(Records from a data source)
[Start of section]

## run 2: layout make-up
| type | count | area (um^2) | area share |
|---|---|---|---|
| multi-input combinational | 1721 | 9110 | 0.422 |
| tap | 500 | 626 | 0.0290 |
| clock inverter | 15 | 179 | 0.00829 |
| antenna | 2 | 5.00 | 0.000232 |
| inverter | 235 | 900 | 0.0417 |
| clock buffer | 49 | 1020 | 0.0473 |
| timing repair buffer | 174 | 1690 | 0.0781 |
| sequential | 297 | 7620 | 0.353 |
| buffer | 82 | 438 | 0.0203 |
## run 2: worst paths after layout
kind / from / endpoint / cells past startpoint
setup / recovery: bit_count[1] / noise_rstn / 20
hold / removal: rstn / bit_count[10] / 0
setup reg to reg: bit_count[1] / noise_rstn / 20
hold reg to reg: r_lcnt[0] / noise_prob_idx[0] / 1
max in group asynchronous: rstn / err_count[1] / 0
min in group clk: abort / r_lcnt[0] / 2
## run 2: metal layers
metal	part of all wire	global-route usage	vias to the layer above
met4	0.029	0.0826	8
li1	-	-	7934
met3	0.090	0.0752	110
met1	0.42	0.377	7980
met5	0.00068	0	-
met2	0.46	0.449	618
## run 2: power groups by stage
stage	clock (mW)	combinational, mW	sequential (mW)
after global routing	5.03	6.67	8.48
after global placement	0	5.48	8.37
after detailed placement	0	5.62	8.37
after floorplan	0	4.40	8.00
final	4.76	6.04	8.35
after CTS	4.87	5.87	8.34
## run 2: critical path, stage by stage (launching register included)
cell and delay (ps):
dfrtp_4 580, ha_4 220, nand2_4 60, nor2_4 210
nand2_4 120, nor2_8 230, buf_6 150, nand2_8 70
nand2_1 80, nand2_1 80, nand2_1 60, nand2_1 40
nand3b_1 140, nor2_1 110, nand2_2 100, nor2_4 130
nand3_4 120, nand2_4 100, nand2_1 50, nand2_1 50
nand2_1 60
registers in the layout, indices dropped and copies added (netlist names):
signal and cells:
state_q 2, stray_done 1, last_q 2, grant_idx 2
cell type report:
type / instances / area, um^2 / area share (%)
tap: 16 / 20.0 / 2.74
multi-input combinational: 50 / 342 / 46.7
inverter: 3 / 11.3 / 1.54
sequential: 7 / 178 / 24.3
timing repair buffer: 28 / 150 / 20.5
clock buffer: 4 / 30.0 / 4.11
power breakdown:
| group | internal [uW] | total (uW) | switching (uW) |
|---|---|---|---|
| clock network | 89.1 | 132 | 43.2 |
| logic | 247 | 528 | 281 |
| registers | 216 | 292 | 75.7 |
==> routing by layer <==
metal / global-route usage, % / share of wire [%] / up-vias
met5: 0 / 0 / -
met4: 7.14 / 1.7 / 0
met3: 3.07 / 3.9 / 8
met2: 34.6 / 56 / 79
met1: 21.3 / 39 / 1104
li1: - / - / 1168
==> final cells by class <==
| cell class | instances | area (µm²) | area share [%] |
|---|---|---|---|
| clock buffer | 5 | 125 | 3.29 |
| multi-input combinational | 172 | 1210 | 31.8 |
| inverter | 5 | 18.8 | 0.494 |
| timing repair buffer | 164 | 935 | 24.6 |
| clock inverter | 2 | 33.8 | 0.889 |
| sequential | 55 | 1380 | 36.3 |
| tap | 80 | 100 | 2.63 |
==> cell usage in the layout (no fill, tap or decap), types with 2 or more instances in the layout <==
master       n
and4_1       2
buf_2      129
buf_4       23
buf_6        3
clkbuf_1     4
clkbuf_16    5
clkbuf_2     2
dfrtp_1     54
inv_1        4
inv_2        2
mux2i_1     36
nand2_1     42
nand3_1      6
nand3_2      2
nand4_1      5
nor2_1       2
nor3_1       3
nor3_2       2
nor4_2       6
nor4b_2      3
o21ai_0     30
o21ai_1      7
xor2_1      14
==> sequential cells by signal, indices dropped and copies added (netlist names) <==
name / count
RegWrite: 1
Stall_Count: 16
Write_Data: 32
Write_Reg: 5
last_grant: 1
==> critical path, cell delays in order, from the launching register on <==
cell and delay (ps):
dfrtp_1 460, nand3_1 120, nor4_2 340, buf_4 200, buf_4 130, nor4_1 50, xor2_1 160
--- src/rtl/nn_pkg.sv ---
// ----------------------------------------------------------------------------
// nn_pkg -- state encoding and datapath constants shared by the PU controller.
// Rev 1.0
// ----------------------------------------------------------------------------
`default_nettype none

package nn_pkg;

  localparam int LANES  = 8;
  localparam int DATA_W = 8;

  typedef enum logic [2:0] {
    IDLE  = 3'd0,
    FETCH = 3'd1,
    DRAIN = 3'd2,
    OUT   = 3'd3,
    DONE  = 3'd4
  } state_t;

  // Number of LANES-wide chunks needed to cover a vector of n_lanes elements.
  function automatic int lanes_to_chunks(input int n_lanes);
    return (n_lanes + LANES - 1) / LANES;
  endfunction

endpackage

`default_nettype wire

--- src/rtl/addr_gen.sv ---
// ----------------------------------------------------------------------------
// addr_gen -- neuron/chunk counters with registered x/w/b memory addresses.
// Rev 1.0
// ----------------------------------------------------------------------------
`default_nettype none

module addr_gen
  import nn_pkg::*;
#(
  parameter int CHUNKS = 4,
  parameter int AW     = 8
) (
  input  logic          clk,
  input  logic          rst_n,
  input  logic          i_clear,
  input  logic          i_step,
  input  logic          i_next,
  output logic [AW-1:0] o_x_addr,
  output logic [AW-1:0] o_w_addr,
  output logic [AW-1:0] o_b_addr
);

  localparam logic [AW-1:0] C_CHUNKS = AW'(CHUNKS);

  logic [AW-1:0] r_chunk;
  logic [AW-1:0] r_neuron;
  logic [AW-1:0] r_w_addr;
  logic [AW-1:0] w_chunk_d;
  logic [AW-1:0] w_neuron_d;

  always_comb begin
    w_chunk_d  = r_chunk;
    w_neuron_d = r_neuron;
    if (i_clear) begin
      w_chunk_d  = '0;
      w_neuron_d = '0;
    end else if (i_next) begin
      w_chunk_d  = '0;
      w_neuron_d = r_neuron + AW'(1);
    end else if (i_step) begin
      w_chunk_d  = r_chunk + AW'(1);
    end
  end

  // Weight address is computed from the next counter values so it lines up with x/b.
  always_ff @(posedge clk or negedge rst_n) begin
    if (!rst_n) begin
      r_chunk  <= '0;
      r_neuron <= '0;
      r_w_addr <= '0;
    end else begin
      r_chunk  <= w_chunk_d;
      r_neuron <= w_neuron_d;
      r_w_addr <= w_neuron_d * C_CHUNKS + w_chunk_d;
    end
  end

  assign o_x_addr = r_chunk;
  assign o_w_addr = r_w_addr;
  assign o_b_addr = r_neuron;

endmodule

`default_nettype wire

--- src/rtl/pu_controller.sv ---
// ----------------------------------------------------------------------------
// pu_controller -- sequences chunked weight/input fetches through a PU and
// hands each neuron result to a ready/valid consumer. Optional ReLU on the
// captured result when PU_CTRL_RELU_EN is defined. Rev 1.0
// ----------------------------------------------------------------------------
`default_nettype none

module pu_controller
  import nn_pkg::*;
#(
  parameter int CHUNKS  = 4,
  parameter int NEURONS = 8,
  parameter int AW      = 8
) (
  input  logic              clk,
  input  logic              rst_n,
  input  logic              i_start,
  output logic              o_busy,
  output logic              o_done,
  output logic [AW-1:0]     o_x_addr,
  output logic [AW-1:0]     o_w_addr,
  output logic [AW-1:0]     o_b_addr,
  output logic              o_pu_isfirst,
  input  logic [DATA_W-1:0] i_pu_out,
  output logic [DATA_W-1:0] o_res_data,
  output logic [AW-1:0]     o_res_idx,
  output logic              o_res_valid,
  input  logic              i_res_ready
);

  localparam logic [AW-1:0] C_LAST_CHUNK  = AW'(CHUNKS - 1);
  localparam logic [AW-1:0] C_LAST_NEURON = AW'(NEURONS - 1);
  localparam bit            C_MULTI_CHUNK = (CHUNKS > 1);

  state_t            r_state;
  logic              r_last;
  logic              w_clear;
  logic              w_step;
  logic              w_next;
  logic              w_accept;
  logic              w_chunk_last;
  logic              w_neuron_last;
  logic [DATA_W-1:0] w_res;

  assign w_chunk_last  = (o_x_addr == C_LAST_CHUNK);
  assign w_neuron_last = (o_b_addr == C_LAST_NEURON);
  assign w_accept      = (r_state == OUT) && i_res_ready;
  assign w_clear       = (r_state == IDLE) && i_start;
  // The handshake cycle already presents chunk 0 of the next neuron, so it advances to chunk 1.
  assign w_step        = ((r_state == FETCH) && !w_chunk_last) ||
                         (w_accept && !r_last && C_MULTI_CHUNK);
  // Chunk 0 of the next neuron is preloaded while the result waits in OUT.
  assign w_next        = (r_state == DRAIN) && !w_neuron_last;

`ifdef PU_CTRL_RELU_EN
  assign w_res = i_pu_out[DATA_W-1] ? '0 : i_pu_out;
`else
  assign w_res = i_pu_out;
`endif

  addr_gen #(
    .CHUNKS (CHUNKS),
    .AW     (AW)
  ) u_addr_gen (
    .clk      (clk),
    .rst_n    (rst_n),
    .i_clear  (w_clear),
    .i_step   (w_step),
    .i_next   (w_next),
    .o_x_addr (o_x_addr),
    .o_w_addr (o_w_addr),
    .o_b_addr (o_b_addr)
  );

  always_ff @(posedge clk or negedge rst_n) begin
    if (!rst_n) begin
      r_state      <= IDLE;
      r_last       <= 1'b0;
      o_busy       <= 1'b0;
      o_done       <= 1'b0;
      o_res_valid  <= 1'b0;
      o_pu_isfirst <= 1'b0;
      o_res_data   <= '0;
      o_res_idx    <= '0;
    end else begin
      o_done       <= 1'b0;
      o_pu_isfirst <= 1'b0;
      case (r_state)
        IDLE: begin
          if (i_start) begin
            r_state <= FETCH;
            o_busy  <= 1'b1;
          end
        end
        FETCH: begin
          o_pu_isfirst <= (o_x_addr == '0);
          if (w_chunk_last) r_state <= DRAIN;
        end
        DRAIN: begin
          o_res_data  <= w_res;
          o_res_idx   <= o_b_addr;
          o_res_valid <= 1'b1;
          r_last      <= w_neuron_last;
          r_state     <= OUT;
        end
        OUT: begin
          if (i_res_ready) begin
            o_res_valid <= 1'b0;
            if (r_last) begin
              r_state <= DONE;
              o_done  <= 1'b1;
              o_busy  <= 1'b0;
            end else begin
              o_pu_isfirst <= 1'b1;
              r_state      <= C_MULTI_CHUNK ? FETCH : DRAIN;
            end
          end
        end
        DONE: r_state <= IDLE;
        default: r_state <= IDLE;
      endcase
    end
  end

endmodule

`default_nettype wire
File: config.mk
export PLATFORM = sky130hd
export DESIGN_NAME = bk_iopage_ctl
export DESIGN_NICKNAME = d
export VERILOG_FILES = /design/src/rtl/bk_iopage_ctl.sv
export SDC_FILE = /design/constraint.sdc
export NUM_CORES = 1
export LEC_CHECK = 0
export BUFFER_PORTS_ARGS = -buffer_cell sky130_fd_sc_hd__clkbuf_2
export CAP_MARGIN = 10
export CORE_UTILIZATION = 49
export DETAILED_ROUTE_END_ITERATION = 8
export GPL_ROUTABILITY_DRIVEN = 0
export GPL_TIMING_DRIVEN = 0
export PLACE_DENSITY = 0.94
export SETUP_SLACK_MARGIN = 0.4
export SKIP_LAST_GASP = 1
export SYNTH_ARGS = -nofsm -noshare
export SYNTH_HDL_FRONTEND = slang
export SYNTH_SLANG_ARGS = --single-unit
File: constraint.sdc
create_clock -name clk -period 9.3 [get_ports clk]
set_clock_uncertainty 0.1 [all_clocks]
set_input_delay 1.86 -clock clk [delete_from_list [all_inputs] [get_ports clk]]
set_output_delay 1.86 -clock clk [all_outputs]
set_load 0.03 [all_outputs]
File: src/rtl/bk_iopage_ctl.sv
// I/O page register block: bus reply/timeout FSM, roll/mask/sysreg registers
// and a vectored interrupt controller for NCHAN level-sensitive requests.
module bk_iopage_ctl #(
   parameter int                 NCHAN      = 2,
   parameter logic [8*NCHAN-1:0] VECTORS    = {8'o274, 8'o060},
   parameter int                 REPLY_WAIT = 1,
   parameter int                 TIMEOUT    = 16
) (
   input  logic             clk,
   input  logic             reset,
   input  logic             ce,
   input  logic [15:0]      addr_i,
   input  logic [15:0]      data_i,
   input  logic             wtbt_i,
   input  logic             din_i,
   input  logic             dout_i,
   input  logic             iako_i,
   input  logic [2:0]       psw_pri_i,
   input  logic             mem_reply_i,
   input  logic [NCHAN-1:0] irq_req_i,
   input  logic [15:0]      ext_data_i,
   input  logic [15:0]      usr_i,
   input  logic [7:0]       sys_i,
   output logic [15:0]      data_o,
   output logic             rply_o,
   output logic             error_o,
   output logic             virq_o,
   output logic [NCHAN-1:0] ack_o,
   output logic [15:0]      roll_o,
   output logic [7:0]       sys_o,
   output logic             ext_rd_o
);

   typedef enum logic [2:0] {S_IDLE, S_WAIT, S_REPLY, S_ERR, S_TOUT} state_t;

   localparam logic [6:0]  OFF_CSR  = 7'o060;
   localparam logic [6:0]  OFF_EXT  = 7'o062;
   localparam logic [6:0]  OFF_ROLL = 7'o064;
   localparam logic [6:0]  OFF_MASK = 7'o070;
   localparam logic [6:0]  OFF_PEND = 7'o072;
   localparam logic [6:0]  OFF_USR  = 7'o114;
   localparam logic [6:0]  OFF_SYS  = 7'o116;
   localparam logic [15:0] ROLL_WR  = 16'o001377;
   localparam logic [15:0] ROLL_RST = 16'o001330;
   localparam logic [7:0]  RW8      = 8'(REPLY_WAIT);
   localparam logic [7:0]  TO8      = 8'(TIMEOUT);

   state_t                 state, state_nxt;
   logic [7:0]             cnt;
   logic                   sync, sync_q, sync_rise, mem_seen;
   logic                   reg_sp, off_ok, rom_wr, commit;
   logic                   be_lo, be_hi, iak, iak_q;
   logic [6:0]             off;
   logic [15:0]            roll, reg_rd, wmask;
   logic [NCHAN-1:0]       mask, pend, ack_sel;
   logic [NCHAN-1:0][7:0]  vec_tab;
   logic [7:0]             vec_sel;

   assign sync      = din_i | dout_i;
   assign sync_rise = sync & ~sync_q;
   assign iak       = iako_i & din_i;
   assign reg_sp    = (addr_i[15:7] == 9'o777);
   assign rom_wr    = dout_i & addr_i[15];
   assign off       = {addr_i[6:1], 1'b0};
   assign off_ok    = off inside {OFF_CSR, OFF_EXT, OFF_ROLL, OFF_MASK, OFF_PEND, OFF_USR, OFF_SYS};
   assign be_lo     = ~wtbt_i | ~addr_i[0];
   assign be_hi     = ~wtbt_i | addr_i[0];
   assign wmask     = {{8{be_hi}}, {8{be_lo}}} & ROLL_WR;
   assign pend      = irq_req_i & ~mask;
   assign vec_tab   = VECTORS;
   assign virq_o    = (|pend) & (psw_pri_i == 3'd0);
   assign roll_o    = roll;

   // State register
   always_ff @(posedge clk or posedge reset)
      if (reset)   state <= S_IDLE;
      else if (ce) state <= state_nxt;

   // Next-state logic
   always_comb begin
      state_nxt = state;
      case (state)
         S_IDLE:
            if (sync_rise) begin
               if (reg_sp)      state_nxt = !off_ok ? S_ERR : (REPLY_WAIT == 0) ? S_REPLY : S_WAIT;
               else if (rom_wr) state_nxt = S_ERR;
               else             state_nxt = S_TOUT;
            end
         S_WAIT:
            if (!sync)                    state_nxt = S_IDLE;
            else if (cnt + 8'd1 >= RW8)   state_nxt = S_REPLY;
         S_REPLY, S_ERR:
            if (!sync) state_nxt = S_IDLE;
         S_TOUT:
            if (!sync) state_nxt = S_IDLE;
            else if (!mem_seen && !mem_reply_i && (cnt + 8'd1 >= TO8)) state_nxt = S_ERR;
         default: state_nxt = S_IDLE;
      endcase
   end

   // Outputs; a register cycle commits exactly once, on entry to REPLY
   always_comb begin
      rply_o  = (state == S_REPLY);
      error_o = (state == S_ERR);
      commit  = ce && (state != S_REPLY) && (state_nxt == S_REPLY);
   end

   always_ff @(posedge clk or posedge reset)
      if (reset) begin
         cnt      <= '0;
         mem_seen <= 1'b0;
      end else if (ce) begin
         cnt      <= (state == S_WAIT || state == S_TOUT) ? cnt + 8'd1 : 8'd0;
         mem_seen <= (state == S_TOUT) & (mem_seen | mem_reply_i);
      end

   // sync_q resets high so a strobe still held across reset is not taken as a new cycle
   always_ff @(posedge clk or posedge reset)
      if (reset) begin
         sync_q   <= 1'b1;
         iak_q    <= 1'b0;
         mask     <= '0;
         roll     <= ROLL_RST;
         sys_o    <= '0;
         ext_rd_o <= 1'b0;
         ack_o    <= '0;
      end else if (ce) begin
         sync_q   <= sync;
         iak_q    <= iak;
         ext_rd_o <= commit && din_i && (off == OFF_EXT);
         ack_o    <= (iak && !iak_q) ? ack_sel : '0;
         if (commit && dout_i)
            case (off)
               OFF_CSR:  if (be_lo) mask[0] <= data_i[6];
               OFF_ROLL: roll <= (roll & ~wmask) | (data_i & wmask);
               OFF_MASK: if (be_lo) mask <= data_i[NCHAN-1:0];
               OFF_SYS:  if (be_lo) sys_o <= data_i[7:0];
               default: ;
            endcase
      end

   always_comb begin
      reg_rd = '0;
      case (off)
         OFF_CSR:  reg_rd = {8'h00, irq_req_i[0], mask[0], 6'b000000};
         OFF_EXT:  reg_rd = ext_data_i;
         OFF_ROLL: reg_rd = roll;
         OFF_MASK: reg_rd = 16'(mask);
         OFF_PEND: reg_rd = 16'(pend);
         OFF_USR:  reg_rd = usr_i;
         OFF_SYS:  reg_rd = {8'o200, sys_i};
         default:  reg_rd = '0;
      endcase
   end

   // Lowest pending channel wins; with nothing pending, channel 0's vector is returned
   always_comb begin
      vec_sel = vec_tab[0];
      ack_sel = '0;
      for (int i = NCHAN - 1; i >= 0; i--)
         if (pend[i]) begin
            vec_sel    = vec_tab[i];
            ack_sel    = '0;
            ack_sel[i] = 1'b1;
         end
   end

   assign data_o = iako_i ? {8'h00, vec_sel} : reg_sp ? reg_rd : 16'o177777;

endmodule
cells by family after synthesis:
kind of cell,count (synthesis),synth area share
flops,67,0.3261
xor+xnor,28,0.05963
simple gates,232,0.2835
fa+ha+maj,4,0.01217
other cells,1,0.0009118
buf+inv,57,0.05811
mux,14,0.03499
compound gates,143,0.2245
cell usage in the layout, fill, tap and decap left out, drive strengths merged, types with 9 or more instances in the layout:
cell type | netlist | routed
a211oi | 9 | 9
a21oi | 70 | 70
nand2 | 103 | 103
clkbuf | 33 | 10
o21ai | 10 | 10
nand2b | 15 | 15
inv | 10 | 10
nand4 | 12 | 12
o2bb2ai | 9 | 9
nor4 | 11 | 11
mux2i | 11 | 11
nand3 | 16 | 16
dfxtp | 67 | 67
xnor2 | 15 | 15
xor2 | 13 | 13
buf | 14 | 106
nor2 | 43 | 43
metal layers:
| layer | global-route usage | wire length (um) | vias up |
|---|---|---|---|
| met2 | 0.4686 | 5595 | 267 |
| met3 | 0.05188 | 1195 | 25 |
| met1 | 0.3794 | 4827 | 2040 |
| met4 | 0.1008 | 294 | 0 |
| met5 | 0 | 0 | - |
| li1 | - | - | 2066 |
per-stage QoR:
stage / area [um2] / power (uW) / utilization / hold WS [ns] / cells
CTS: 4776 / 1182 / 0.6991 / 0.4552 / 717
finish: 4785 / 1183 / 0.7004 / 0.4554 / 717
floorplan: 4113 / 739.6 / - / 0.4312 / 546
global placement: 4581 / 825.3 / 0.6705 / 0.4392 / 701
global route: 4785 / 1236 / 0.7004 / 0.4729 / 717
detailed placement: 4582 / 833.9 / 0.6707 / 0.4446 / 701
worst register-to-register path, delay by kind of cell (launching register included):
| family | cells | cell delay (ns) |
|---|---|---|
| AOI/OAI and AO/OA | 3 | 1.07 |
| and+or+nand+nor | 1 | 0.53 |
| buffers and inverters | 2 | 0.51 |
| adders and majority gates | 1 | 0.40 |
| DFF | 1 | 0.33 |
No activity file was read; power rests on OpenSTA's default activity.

[End of section]

### About this exercise
Would you print exactly, and only, the lines of the data above from the line with "met3: 3.07 / 3.9 / 8" through the line with "1210 | 31.8 |", inclusive?

### Written response
met3: 3.07 / 3.9 / 8
met2: 34.6 / 56 / 79
met1: 21.3 / 39 / 1104
li1: - / - / 1168
==> final cells by class <==
| cell class | instances | area (µm²) | area share [%] |
|---|---|---|---|
| clock buffer | 5 | 125 | 3.29 |
| multi-input combinational | 172 | 1210 | 31.8 |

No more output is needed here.